For the fiscal year 2023, the Company expects net sales at the low end of $1,670 million to $1,700 million, adjusted earnings per diluted share at the low end of the range of $5.00 to $5.30, and a full year effective tax rate to be within the range of 15% to 18%.

Adjusted earnings per diluted share exclude the following items net of applicable tax: amortization of purchased intangibles, litigation and settlement-related expenses, acquisition and integration-related expenses and strategic transformation costs. A quantitative reconciliation of adjusted earnings per diluted share for the third quarter and full fiscal year 2023 is not available without unreasonable efforts because management cannot predict, with sufficient certainty, all of the elements necessary to provide such a reconciliation.

Conference Call & Webcast

The Company will hold an investor conference call today at 4:30 p.m. Eastern Time (1:30 p.m. Pacific Time). The conference call dial-in number for North America listeners is (800) 343-4136, and international listeners may dial (203) 518-9843; the conference ID is FOXFQ223 or 36937223. Live audio of the conference call will be simultaneously webcast in the Investor Relations section of the Company’s website at http://www.ridefox.com. The webcast of the teleconference will be archived and available on the Company’s website.

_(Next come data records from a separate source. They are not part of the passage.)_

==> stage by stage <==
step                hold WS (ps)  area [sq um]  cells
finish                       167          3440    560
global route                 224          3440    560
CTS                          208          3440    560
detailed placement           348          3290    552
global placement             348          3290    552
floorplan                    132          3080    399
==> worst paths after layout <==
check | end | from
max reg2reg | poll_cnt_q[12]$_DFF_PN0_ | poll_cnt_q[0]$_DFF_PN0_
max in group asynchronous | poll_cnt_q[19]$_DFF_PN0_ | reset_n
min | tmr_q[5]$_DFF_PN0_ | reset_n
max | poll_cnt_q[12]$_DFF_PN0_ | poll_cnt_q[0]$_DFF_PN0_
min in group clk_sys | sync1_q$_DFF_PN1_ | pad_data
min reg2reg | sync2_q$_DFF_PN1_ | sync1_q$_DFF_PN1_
<file path="src/rtl/alu_ctrl_issue_if.sv">
// ID->EX issue bus: ID-stage inputs, pipeline control and the registered
// EX-stage ALU outputs. The issue stage is the master (producer) end.
interface alu_ctrl_issue_if;
    logic [31:0] InstrD;
    logic        ValidD;
    logic [31:0] PCD;
    logic [31:0] RegOut1D;
    logic [31:0] RegOut2D;
    logic        StallE;
    logic        FlushE;
    logic [3:0]  AluContrlE;
    logic [31:0] Operand1E;
    logic [31:0] Operand2E;
    logic [4:0]  RdE;
    logic        RegWriteE;
    logic        ValidE;
    logic        IllegalE;

    modport master (
        input  InstrD, ValidD, PCD, RegOut1D, RegOut2D, StallE, FlushE,
        output AluContrlE, Operand1E, Operand2E, RdE, RegWriteE, ValidE, IllegalE
    );

    modport slave (
        output InstrD, ValidD, PCD, RegOut1D, RegOut2D, StallE, FlushE,
        input  AluContrlE, Operand1E, Operand2E, RdE, RegWriteE, ValidE, IllegalE
    );
endinterface

</file>
<file path="src/rtl/alu_ctrl_issue.sv">
// RV32I ID->EX issue stage: decodes the ID instruction into a 4-bit ALU code,
// selects both ALU operands and registers everything for the EX-stage ALU.
// Illegal ALU-class encodings become bubbles that carry IllegalE = 1.
module alu_ctrl_issue (
    input  logic              clk,
    input  logic              rst,
    alu_ctrl_issue_if.master  bus
);

    typedef enum logic [3:0] {
        ALU_SLL  = 4'd0,
        ALU_SRL  = 4'd1,
        ALU_SRA  = 4'd2,
        ALU_ADD  = 4'd3,
        ALU_SUB  = 4'd4,
        ALU_XOR  = 4'd5,
        ALU_OR   = 4'd6,
        ALU_AND  = 4'd7,
        ALU_SLT  = 4'd8,
        ALU_SLTU = 4'd9,
        ALU_LUI  = 4'd10
    } alu_code_t;

    localparam logic [6:0] OP_R     = 7'b0110011;
    localparam logic [6:0] OP_I     = 7'b0010011;
    localparam logic [6:0] OP_LUI   = 7'b0110111;
    localparam logic [6:0] OP_AUIPC = 7'b0010111;
    localparam logic [6:0] OP_LOAD  = 7'b0000011;
    localparam logic [6:0] OP_STORE = 7'b0100011;
    localparam logic [6:0] OP_JAL   = 7'b1101111;
    localparam logic [6:0] OP_JALR  = 7'b1100111;
    localparam logic [6:0] OP_BR    = 7'b1100011;

    localparam logic [6:0] F7_BASE  = 7'b0000000;
    localparam logic [6:0] F7_ALT   = 7'b0100000;

    logic [6:0]  opcode;
    logic [2:0]  funct3;
    logic [6:0]  funct7;
    logic [4:0]  rd;
    logic [31:0] imm_i;
    logic [31:0] imm_s;
    logic [31:0] imm_u;

    alu_code_t   dec_code;
    alu_code_t   base_code;
    logic [31:0] dec_op1;
    logic [31:0] dec_op2;
    logic        dec_regwrite;
    logic        dec_illegal;

    assign opcode = bus.InstrD[6:0];
    assign funct3 = bus.InstrD[14:12];
    assign funct7 = bus.InstrD[31:25];
    assign rd     = bus.InstrD[11:7];
    assign imm_i  = {{20{bus.InstrD[31]}}, bus.InstrD[31:20]};
    assign imm_s  = {{20{bus.InstrD[31]}}, bus.InstrD[31:25], bus.InstrD[11:7]};
    assign imm_u  = {bus.InstrD[31:12], 12'b0};

    // funct3 -> ALU code for the base (funct7 = 0) R-type / I-ALU operations
    always_comb begin
        base_code = ALU_ADD;
        case (funct3)
            3'b000:  base_code = ALU_ADD;
            3'b001:  base_code = ALU_SLL;
            3'b010:  base_code = ALU_SLT;
            3'b011:  base_code = ALU_SLTU;
            3'b100:  base_code = ALU_XOR;
            3'b101:  base_code = ALU_SRL;
            3'b110:  base_code = ALU_OR;
            default: base_code = ALU_AND;
        endcase
    end

    // Opcode decode: ALU code, operand selection, write-back enable, legality
    always_comb begin
        dec_code     = ALU_ADD;
        dec_op1      = bus.RegOut1D;
        dec_op2      = bus.RegOut2D;
        dec_regwrite = 1'b1;
        dec_illegal  = 1'b0;
        case (opcode)
            OP_R: begin
                if (funct7 == F7_BASE) begin
                    dec_code = base_code;
                end else if (funct7 == F7_ALT && funct3 == 3'b000) begin
                    dec_code = ALU_SUB;
                end else if (funct7 == F7_ALT && funct3 == 3'b101) begin
                    dec_code = ALU_SRA;
                end else begin
                    dec_illegal = 1'b1;
                end
            end
            OP_I: begin
                dec_op2  = imm_i;
                dec_code = base_code;
                if (funct3 == 3'b001 && funct7 != F7_BASE) begin
                    dec_illegal = 1'b1;
                end else if (funct3 == 3'b101) begin
                    if (funct7 == F7_ALT) begin
                        dec_code = ALU_SRA;
                    end else if (funct7 != F7_BASE) begin
                        dec_illegal = 1'b1;
                    end
                end
            end
            OP_LUI: begin
                dec_code = ALU_LUI;
                dec_op1  = 32'd0;
                dec_op2  = imm_u;
            end
            OP_AUIPC: begin
                dec_op1 = bus.PCD;
                dec_op2 = imm_u;
            end
            OP_LOAD: begin
                dec_op2 = imm_i;
            end
            OP_STORE: begin
                dec_op2      = imm_s;
                dec_regwrite = 1'b0;
            end
            OP_JAL, OP_JALR: begin
                dec_op1 = bus.PCD;
                dec_op2 = 32'd4;
            end
            OP_BR: begin
                dec_code     = ALU_SUB;
                dec_regwrite = 1'b0;
            end
            default: begin
                dec_illegal = 1'b1;
            end
        endcase
    end

    // EX-stage register: reset/flush load a bubble, stall holds, otherwise capture
    always_ff @(posedge clk or posedge rst) begin
        if (rst) begin
            bus.AluContrlE <= ALU_ADD;
            bus.Operand1E  <= 32'd0;
            bus.Operand2E  <= 32'd0;
            bus.RdE        <= 5'd0;
            bus.RegWriteE  <= 1'b0;
            bus.ValidE     <= 1'b0;
            bus.IllegalE   <= 1'b0;
        end else if (bus.FlushE) begin
            bus.AluContrlE <= ALU_ADD;
            bus.Operand1E  <= 32'd0;
            bus.Operand2E  <= 32'd0;
            bus.RdE        <= 5'd0;
            bus.RegWriteE  <= 1'b0;
            bus.ValidE     <= 1'b0;
            bus.IllegalE   <= 1'b0;
        end else if (!bus.StallE) begin
            if (!bus.ValidD || dec_illegal) begin
                bus.AluContrlE <= ALU_ADD;
                bus.Operand1E  <= 32'd0;
                bus.Operand2E  <= 32'd0;
                bus.RdE        <= 5'd0;
                bus.RegWriteE  <= 1'b0;
                bus.ValidE     <= 1'b0;
                bus.IllegalE   <= bus.ValidD && dec_illegal;
            end else begin
                bus.AluContrlE <= dec_code;
                bus.Operand1E  <= dec_op1;
                bus.Operand2E  <= dec_op2;
                bus.RdE        <= rd;
                bus.RegWriteE  <= dec_regwrite && (rd != 5'd0);
                bus.ValidE     <= 1'b1;
                bus.IllegalE   <= 1'b0;
            end
        end
    end

endmodule

</file>
<file path="src/flat_wrapper.sv">
// flat-port wrapper written by rule: the top's interface ports become plain ports
module alu_ctrl_issue_flat 
  (clk, rst, bus_InstrD, bus_ValidD, bus_PCD, bus_RegOut1D, bus_RegOut2D, bus_StallE, bus_FlushE, bus_AluContrlE, bus_Operand1E, bus_Operand2E, bus_RdE, bus_RegWriteE, bus_ValidE, bus_IllegalE);
  alu_ctrl_issue_if bus_i ();
  input  logic clk;
  input  logic rst;
  input wire logic [$bits(bus_i.InstrD)-1:0] bus_InstrD;
  input wire logic [$bits(bus_i.ValidD)-1:0] bus_ValidD;
  input wire logic [$bits(bus_i.PCD)-1:0] bus_PCD;
  input wire logic [$bits(bus_i.RegOut1D)-1:0] bus_RegOut1D;
  input wire logic [$bits(bus_i.RegOut2D)-1:0] bus_RegOut2D;
  input wire logic [$bits(bus_i.StallE)-1:0] bus_StallE;
  input wire logic [$bits(bus_i.FlushE)-1:0] bus_FlushE;
  output wire logic [$bits(bus_i.AluContrlE)-1:0] bus_AluContrlE;
  output wire logic [$bits(bus_i.Operand1E)-1:0] bus_Operand1E;
  output wire logic [$bits(bus_i.Operand2E)-1:0] bus_Operand2E;
  output wire logic [$bits(bus_i.RdE)-1:0] bus_RdE;
  output wire logic [$bits(bus_i.RegWriteE)-1:0] bus_RegWriteE;
  output wire logic [$bits(bus_i.ValidE)-1:0] bus_ValidE;
  output wire logic [$bits(bus_i.IllegalE)-1:0] bus_IllegalE;
  assign bus_i.InstrD = bus_InstrD;
  assign bus_i.ValidD = bus_ValidD;
  assign bus_i.PCD = bus_PCD;
  assign bus_i.RegOut1D = bus_RegOut1D;
  assign bus_i.RegOut2D = bus_RegOut2D;
  assign bus_i.StallE = bus_StallE;
  assign bus_i.FlushE = bus_FlushE;
  assign bus_AluContrlE = bus_i.AluContrlE;
  assign bus_Operand1E = bus_i.Operand1E;
  assign bus_Operand2E = bus_i.Operand2E;
  assign bus_RdE = bus_i.RdE;
  assign bus_RegWriteE = bus_i.RegWriteE;
  assign bus_ValidE = bus_i.ValidE;
  assign bus_IllegalE = bus_i.IllegalE;
  alu_ctrl_issue u_core (.clk(clk), .rst(rst), .bus(bus_i));
endmodule
</file>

About Fox Factory Holding Corp. (NASDAQ: FOXF)

Fox Factory Holding Corp. designs and manufactures performance-defining ride dynamics products primarily for bicycles, on-road and off-road vehicles and trucks, side-by-side vehicles, all-terrain vehicles, snowmobiles, specialty vehicles and applications, motorcycles, and commercial trucks. The Company is a direct supplier to leading powered vehicle OEMs. Additionally, the Company supplies top bicycle OEMs and their contract manufacturers, and provides aftermarket products to retailers and distributors.

FOX is a registered trademark of Fox Factory, Inc. NASDAQ Global Select Market is a registered trademark of The NASDAQ OMX Group, Inc. All rights reserved.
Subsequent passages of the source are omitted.